Positions of the Crown and Defence

[63]         The prosecution and the defence have made a joint recommendation that the sentence of the court be 15 years' imprisonment for the manslaughter and three years' consecutive for the abandonment charge.

[64]         I have considered the words of Bateman, J.A., as she then was in R. v. G.P., 2004 NSCA 154, where, at paras. 13-15, she reviewed the sentencing court's task when considering whether to adopt a joint recommendation of counsel.  I have also reviewed the decision of then Justice Cromwell in R. v. McIvor, 2003 NSCA 60, where he stated:

[31]      … It is not doubted that a joint submission resulting from a plea bargain while not binding on the Court, should be given very serious consideration. This requires the sentencing judge to do more than assess whether it is a sentence he or she would have imposed absent the joint submission …  It requires the sentencing judge to assess whether the jointly submitted sentence is within an acceptable range - in other words, whether it is a fit sentence. If it is, there must be sound reasons for departing from it.

                                                                                                [Citations omitted]

[32]      Even where the proposed sentence may appear to the judge to be outside an acceptable range, the judge ought to give it serious consideration, bearing in mind that even with all appropriate disclosure to the Court, there are practical constraints on disclosure of important and legitimate factors which may have influenced the joint recommendation.

Reasons

[65]         This matter comes before the court following a resolution conference, the particulars of which I have put on record at the time of the plea.  I am satisfied, I can say without any hesitation, that the 15-year sentence in this case is in the range of sentences that would be appropriate for this type of behavior, and that favors acceptance of the joint recommendation.

[66]         Through the course of this decision, I have touched on the circumstances of the offences, of Mr. Isadore, of the sentencing principles and reviewed how similar cases have been decided.  Sentencing is always challenging.  It is a balancing of sometimes many competing factors.

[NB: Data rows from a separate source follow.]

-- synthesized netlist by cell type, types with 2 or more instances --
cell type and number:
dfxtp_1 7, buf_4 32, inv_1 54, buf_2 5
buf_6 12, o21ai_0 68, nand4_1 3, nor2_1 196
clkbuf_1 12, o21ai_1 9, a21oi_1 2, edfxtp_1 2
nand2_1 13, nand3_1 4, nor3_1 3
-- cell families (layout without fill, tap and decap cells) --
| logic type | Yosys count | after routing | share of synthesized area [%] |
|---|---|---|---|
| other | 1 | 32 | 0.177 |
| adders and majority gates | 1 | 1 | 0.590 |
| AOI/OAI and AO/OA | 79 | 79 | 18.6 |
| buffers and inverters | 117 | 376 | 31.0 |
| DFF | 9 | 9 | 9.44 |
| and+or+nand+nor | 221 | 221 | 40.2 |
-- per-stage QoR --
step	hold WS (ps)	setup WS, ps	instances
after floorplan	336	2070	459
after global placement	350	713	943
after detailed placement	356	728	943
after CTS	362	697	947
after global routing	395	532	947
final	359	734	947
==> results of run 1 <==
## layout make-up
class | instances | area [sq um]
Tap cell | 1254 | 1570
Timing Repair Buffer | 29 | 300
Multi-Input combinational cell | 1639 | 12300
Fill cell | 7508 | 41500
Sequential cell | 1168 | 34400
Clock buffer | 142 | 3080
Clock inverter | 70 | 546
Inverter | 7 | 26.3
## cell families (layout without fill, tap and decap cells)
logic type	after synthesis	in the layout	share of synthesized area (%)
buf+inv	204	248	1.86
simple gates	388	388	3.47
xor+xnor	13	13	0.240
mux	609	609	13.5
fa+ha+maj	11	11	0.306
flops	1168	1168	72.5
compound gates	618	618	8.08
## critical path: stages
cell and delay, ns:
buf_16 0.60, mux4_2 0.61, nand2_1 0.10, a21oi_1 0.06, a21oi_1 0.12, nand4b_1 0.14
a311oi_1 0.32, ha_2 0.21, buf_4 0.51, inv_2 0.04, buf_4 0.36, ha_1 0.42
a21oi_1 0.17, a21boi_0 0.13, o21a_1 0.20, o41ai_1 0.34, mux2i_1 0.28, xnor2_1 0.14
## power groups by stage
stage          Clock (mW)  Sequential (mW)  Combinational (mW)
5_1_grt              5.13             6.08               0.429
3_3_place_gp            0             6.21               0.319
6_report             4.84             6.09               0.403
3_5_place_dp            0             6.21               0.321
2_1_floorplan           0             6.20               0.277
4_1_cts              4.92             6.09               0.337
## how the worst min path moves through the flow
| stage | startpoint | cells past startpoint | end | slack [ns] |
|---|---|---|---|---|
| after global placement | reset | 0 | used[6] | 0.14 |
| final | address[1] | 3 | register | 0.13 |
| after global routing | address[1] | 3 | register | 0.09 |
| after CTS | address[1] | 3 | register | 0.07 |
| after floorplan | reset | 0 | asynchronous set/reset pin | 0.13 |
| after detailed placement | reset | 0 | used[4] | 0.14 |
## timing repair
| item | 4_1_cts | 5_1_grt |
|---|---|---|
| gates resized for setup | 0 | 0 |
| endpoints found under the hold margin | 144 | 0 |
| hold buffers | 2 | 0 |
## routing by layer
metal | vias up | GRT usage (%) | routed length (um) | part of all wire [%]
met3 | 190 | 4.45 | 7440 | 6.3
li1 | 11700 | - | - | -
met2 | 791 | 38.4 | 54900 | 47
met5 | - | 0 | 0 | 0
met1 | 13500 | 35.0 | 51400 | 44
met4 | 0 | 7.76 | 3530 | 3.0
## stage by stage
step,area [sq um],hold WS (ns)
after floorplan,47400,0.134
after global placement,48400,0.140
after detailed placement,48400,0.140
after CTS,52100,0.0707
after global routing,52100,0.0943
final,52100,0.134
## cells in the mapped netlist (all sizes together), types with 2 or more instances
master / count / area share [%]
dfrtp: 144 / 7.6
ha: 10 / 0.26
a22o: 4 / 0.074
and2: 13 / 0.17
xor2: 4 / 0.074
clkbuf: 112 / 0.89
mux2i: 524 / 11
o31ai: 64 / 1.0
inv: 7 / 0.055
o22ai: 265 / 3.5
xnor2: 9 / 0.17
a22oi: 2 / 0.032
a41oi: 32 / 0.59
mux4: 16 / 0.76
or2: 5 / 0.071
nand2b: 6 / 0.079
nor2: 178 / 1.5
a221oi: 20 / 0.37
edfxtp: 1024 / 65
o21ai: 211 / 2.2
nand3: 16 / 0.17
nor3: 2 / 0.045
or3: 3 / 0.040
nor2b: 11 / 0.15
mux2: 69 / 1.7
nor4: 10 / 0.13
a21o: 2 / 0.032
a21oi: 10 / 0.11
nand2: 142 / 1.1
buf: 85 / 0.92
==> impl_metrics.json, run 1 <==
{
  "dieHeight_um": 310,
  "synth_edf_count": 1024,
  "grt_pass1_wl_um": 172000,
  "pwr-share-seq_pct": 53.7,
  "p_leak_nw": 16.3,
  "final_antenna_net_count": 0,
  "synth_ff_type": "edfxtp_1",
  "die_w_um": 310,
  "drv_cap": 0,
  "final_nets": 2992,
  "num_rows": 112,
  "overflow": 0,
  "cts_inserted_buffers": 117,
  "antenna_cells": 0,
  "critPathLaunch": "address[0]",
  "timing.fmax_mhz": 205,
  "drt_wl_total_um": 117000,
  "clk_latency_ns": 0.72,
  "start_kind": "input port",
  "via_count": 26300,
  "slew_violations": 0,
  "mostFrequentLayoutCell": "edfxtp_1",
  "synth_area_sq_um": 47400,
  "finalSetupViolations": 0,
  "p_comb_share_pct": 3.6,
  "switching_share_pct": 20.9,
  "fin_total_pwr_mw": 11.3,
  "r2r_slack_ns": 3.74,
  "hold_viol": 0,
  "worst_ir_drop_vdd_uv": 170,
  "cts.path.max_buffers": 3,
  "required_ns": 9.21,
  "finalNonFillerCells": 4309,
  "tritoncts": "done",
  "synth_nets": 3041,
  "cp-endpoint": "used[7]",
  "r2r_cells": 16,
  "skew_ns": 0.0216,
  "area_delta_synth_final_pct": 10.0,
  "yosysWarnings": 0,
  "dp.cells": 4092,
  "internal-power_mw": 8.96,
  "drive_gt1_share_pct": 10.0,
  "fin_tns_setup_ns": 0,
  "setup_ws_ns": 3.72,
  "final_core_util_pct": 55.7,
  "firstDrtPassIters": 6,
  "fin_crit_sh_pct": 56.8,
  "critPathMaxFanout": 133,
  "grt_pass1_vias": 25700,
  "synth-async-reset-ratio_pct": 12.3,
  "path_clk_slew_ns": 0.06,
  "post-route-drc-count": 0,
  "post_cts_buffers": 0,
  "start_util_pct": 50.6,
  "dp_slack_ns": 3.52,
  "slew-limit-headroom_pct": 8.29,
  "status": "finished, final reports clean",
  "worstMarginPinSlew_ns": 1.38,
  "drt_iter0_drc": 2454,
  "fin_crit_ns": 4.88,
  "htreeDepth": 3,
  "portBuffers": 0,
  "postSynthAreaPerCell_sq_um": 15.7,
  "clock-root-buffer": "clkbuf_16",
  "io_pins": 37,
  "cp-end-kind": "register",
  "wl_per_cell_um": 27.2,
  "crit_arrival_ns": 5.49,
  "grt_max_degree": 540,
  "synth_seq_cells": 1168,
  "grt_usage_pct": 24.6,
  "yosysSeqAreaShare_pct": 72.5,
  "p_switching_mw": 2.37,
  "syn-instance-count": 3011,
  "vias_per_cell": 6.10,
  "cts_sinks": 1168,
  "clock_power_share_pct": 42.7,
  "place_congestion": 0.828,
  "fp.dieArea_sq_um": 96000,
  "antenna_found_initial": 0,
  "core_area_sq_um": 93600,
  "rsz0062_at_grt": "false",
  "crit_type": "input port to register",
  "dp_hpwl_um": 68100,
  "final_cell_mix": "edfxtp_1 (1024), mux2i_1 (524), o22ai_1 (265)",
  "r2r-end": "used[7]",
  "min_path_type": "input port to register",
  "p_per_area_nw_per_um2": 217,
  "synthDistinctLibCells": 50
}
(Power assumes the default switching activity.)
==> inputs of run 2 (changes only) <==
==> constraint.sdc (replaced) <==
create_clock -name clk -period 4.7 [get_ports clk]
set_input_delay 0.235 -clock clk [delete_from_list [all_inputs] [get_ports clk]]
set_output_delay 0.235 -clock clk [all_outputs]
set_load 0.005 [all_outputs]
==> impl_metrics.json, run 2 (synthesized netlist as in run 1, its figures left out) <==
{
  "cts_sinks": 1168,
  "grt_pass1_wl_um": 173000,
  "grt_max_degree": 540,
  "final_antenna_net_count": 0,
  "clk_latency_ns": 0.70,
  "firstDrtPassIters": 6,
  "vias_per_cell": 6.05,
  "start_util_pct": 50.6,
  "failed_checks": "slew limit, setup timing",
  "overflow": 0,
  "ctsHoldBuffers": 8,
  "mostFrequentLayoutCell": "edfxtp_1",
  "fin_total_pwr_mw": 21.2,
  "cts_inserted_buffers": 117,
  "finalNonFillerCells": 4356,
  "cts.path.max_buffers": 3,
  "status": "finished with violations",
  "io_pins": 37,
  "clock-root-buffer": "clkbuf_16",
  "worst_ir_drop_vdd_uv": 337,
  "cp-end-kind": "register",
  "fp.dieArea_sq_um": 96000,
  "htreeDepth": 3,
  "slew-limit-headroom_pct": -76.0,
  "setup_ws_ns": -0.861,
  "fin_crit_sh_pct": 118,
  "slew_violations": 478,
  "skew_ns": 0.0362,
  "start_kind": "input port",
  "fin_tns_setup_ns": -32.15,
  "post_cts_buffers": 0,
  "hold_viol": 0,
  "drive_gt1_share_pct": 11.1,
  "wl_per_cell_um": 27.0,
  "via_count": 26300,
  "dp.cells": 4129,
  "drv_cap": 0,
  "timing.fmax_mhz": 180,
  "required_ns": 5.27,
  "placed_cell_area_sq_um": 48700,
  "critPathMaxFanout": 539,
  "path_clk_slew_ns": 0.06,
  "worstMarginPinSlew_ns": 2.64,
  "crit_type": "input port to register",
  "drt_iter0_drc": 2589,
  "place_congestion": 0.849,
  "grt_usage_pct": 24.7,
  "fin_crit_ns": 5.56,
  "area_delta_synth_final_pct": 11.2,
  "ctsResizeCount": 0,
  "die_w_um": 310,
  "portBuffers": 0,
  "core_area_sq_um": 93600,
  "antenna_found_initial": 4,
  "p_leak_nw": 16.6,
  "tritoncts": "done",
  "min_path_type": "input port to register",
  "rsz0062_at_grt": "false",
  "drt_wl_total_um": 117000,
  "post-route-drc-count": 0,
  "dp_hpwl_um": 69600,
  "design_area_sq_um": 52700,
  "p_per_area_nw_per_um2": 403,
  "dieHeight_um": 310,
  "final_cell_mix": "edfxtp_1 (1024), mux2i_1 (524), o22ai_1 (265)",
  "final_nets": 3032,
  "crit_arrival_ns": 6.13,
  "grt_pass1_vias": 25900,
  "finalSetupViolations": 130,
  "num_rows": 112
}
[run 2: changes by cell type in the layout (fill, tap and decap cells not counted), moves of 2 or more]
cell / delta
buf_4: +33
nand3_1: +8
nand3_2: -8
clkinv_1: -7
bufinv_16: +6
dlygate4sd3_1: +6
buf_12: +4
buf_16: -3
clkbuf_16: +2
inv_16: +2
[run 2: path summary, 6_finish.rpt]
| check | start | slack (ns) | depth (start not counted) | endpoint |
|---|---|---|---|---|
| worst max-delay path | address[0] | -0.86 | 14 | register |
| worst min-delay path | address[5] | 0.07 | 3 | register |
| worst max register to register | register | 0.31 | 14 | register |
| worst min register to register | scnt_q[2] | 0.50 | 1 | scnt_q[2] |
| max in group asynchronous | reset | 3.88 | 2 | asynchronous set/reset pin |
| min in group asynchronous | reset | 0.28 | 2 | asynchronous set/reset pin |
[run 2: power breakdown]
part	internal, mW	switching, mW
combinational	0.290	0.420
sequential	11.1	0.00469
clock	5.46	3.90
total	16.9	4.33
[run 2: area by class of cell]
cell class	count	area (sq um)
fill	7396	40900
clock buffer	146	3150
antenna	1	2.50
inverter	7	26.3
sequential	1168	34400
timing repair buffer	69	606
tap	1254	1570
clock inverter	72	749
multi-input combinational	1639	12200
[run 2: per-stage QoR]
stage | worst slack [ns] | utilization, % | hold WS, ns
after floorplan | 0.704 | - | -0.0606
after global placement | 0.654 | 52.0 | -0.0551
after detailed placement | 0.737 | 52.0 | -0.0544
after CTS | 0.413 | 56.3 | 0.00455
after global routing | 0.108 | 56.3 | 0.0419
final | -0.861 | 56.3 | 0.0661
===== src/rtl/alu_sched_pkg.sv =====
// Shared constants and types for the ALU issue scheduler.
// Data/command/flag widths, ALU control field position, flag bit indices.
package alu_sched_pkg;

    localparam int CMD_W  = 10;
    localparam int DATA_W = 64;
    localparam int FLAG_W = 4;

    // ALU control lives in commands[4:2]
    localparam int CTRL_LSB = 2;
    localparam int CTRL_W   = 3;

    // Flag vector layout {carry, overflow, zero, negative}
    localparam int FLAG_NEG   = 0;
    localparam int FLAG_ZERO  = 1;
    localparam int FLAG_OVF   = 2;
    localparam int FLAG_CARRY = 3;

    typedef logic [DATA_W-1:0] data_t;
    typedef logic [CMD_W-1:0]  cmd_t;
    typedef logic [FLAG_W-1:0] flags_t;
    typedef logic [CTRL_W-1:0] ctrl_t;

    localparam ctrl_t ALU_ADD = 3'd0;
    localparam ctrl_t ALU_SUB = 3'd1;
    localparam ctrl_t ALU_AND = 3'd2;
    localparam ctrl_t ALU_OR  = 3'd3;
    localparam ctrl_t ALU_XOR = 3'd4;

    function automatic ctrl_t cmd_ctrl(input cmd_t c);
        return c[CTRL_LSB +: CTRL_W];
    endfunction

endpackage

[67]         The proposed sentence is lengthy, but the gravity of the crimes is serious.  The focus today has been as it should be on denouncing these crimes, and on the role that this hearing has in telling others in society that the community firmly rejects this behaviour. The sentencing is to be an example to others that there will be serious consequences for the commission of these crimes.

[68]         But we must remember that it is also about Mr. Isadore. The message to him, one that he has acknowledged, is that these are terrible crimes and there is punishment to be handed out to him.

[69]         There is also a recognition that he will some day return to society and so I am required to consider his prospects for rehabilitation. His criminal past of disobeying court orders and engaging in violent behaviour undermines the hopes for rehabilitation but I acknowledge that there are mitigating factors as well.

[70]         Mr. Isadore is to be credited for having entered guilty pleas which allows the victims and the community to see some measure of justice and to focus now on healing without the uncertainty of how, what would have been very lengthy court proceedings, would have ended. It also relieves the witnesses and the courts of having this proceeding pending for many months or even years.

[71]         Mr. Isadore did express remorse when confronted with his crimes by the police.  He was a young person, just 19 years old at the time of these offences.  As I have indicated he has carried the burdens of addiction, trauma and social disruption. His intellectual and coping skills to deal with those issues is significantly compromised according to Dr. Starzomski's report. All of these factors also come into the balancing of what is an appropriate sentence.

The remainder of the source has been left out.